%%
$ cat src/rtl/rcr_pkg.sv
package rcr_pkg;

    localparam int DATA_W    = 64;
    localparam int NUM_SIZES = 4;
    localparam int AMT_W     = 7;

    typedef enum logic [1:0] {
        SZ_B = 2'd0,
        SZ_H = 2'd1,
        SZ_W = 2'd2,
        SZ_Q = 2'd3
    } opsize_e;

    // Subtract the ring length as often as it fits (masked counts stay below 64)
    function automatic logic [AMT_W-1:0] ring_reduce(input logic [AMT_W-1:0] m,
                                                     input int ring_len);
        logic [AMT_W-1:0] r;
        r = m;
        for (int k = 3; k >= 1; k--) begin
            if (int'(r) >= k * ring_len) r = r - AMT_W'(k * ring_len);
        end
        return r;
    endfunction

    // XOR of the two top bits of the value inside the selected width
    function automatic logic top_pair_xor(input logic [DATA_W-1:0] v,
                                          input logic [1:0] sz);
        logic x;
        unique case (sz)
            2'd0:    x = v[7]  ^ v[6];
            2'd1:    x = v[15] ^ v[14];
            2'd2:    x = v[31] ^ v[30];
            default: x = v[63] ^ v[62];
        endcase
        return x;
    endfunction

endpackage

$ cat src/rtl/rcr_count_norm.sv
module rcr_count_norm
    import rcr_pkg::*;
#(
    parameter int CNT_W = 8
) (
    input  opsize_e          size,
    input  logic [CNT_W-1:0] raw,
    output logic [AMT_W-1:0] amount,
    output logic             is_zero,
    output logic             is_one
);
    logic [AMT_W-1:0] masked;

    // Masking width depends on size
    always_comb begin
        unique case (size)
            SZ_Q:    masked = AMT_W'(raw[5:0]);
            default: masked = AMT_W'(raw[4:0]);
        endcase
    end

    // Narrow rings wrap within the masked range
    always_comb begin
        unique case (size)
            SZ_B:    amount = ring_reduce(masked, 9);
            SZ_H:    amount = ring_reduce(masked, 17);
            default: amount = masked;
        endcase
    end

    assign is_zero = (masked == '0);
    assign is_one  = (masked == AMT_W'(1));

endmodule

$ cat src/rtl/rcr_ring.sv
module rcr_ring
    import rcr_pkg::*;
(
    input  opsize_e           size,
    input  logic [DATA_W-1:0] operand,
    input  logic              cf_in,
    input  logic [AMT_W-1:0]  amount,
    output logic [DATA_W-1:0] rot_val,
    output logic              rot_cf
);
    logic [DATA_W-1:0] val_a [NUM_SIZES];
    logic              cf_a  [NUM_SIZES];

    for (genvar g = 0; g < NUM_SIZES; g++) begin : g_sz
        localparam int W = 8 << g;
        logic [W:0]       ring;
        logic [W:0]       spun;
        logic [AMT_W-1:0] back;

        assign ring = {cf_in, operand[W-1:0]};
        assign back = AMT_W'(W + 1) - amount;
        assign spun = (ring >> amount) | (ring << back);
        assign val_a[g] = DATA_W'(spun[W-1:0]);
        assign cf_a[g]  = spun[W];
    end

    always_comb begin
        unique case (size)
            SZ_B:    begin rot_val = val_a[0]; rot_cf = cf_a[0]; end
            SZ_H:    begin rot_val = val_a[1]; rot_cf = cf_a[1]; end
            SZ_W:    begin rot_val = val_a[2]; rot_cf = cf_a[2]; end
            default: begin rot_val = val_a[3]; rot_cf = cf_a[3]; end
        endcase
    end

endmodule

$ cat src/rtl/rcr_flags.sv
module rcr_flags
    import rcr_pkg::*;
(
    input  opsize_e           size,
    input  logic [DATA_W-1:0] rot_val,
    input  logic              rot_cf,
    input  logic              is_zero,
    input  logic              is_one,
    input  logic              cf_in,
    input  logic              of_in,
    output logic              cf_next,
    output logic              of_next,
    output logic              we_next
);
    always_comb begin
        we_next = !is_zero;
        cf_next = is_zero ? cf_in : rot_cf;
        of_next = is_one ? top_pair_xor(rot_val, size) : of_in;
    end

endmodule

$ cat src/rtl/rcr_unit.sv
module rcr_unit
    import rcr_pkg::*;
#(
    parameter int CNT_W = 8
) (
    input  logic              clk,
    input  logic              rst_n,
    input  logic              in_valid,
    input  logic [1:0]        op_size,
    input  logic [63:0]       operand,
    input  logic [CNT_W-1:0]  raw_count,
    input  logic              carry_in,
    input  logic              ovf_in,
    output logic              out_valid,
    output logic [63:0]       result,
    output logic              carry_out,
    output logic              ovf_out,
    output logic              flags_we
);
    opsize_e           size;
    logic [AMT_W-1:0]  amount;
    logic              is_zero, is_one;
    logic [DATA_W-1:0] rot_val;
    logic              rot_cf;
    logic              cf_next, of_next, we_next;

    assign size = opsize_e'(op_size);

    rcr_count_norm #(.CNT_W(CNT_W)) u_norm (
        .size    (size),
        .raw     (raw_count),
        .amount  (amount),
        .is_zero (is_zero),
        .is_one  (is_one)
    );

    rcr_ring u_ring (
        .size    (size),
        .operand (operand),
        .cf_in   (carry_in),
        .amount  (amount),
        .rot_val (rot_val),
        .rot_cf  (rot_cf)
    );

    rcr_flags u_flags (
        .size    (size),
        .rot_val (rot_val),
        .rot_cf  (rot_cf),
        .is_zero (is_zero),
        .is_one  (is_one),
        .cf_in   (carry_in),
        .of_in   (ovf_in),
        .cf_next (cf_next),
        .of_next (of_next),
        .we_next (we_next)
    );

    always_ff @(posedge clk) begin
        if (!rst_n) begin
            out_valid <= 1'b0;
            result    <= '0;
            carry_out <= 1'b0;
            ovf_out   <= 1'b0;
            flags_we  <= 1'b0;
        end else begin
            out_valid <= in_valid;
            if (in_valid) begin
                result    <= rot_val;
                carry_out <= cf_next;
                ovf_out   <= of_next;
                flags_we  <= we_next;
            end
        end
    end

    logic cnt_zero_in, cnt_one_in;
    assign cnt_zero_in = (op_size == 2'd3) ? (raw_count[5:0] == 6'd0) : (raw_count[4:0] == 5'd0);
    assign cnt_one_in  = (op_size == 2'd3) ? (raw_count[5:0] == 6'd1) : (raw_count[4:0] == 5'd1);


    valid_follow_chk: assert property (@(posedge clk) disable iff (!rst_n)
        in_valid |=> out_valid);

    valid_drop_chk: assert property (@(posedge clk) disable iff (!rst_n)
        !in_valid |=> !out_valid);

    zero_count_chk: assert property (@(posedge clk) disable iff (!rst_n)
        (in_valid && cnt_zero_in) |=>
            (!flags_we && carry_out == $past(carry_in) && ovf_out == $past(ovf_in)));

    nonzero_we_chk: assert property (@(posedge clk) disable iff (!rst_n)
        (in_valid && !cnt_zero_in) |=> flags_we);

    byte_upper_chk: assert property (@(posedge clk) disable iff (!rst_n)
        (in_valid && op_size == 2'd0) |=> (result[63:8] == 56'd0));

    byte_wrap_chk: assert property (@(posedge clk) disable iff (!rst_n)
        (in_valid && op_size == 2'd0 && raw_count[4:0] == 5'd9) |=>
            (flags_we && carry_out == $past(carry_in) && result[7:0] == $past(operand[7:0])));

    ovf_one_chk: assert property (@(posedge clk) disable iff (!rst_n)
        (in_valid && cnt_one_in) |=> (ovf_out == top_pair_xor(result, $past(op_size))));

    ovf_hold_chk: assert property (@(posedge clk) disable iff (!rst_n)
        (in_valid && !cnt_zero_in && !cnt_one_in) |=> (ovf_out == $past(ovf_in)));

endmodule

$ cat config.mk
export PLATFORM = sky130hd
export DESIGN_NAME = rcr_unit
export DESIGN_NICKNAME = d
export VERILOG_FILES = /design/src/rtl/rcr_pkg.sv /design/src/rtl/rcr_count_norm.sv /design/src/rtl/rcr_ring.sv /design/src/rtl/rcr_flags.sv /design/src/rtl/rcr_unit.sv
export SDC_FILE = /design/constraint.sdc
export NUM_CORES = 1
export LEC_CHECK = 0
export BUFFER_PORTS_ARGS = -buffer_cell sky130_fd_sc_hd__buf_4
export CAP_MARGIN = 0
export CORE_ASPECT_RATIO = 2
export CORE_MARGIN = 8
export CORE_UTILIZATION = 47
export CTS_CLUSTER_SIZE = 24
export DETAILED_ROUTE_END_ITERATION = 7
export PLACE_DENSITY = 0.67
export SLEW_MARGIN = 20
export SYNTH_ARGS = -nofsm -noshare
export SYNTH_HDL_FRONTEND = slang
export SYNTH_HIERARCHICAL = 1
export SYNTH_SLANG_ARGS = --single-unit
$ cat constraint.sdc
create_clock -name clk -period 14 [get_ports clk]
set_input_delay 2.8 -clock clk [delete_from_list [all_inputs] [get_ports clk]]
set_output_delay 2.8 -clock clk [all_outputs]
set_load 0.01 [all_outputs]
%%
**What is required**
Write out every line of the data that holds the word "amount".

**Response below**
    output logic [AMT_W-1:0] amount,
            SZ_B:    amount = ring_reduce(masked, 9);
            SZ_H:    amount = ring_reduce(masked, 17);
            default: amount = masked;
    input  logic [AMT_W-1:0]  amount,
        assign back = AMT_W'(W + 1) - amount;
        assign spun = (ring >> amount) | (ring << back);
    logic [AMT_W-1:0]  amount;
        .amount  (amount),
        .amount  (amount),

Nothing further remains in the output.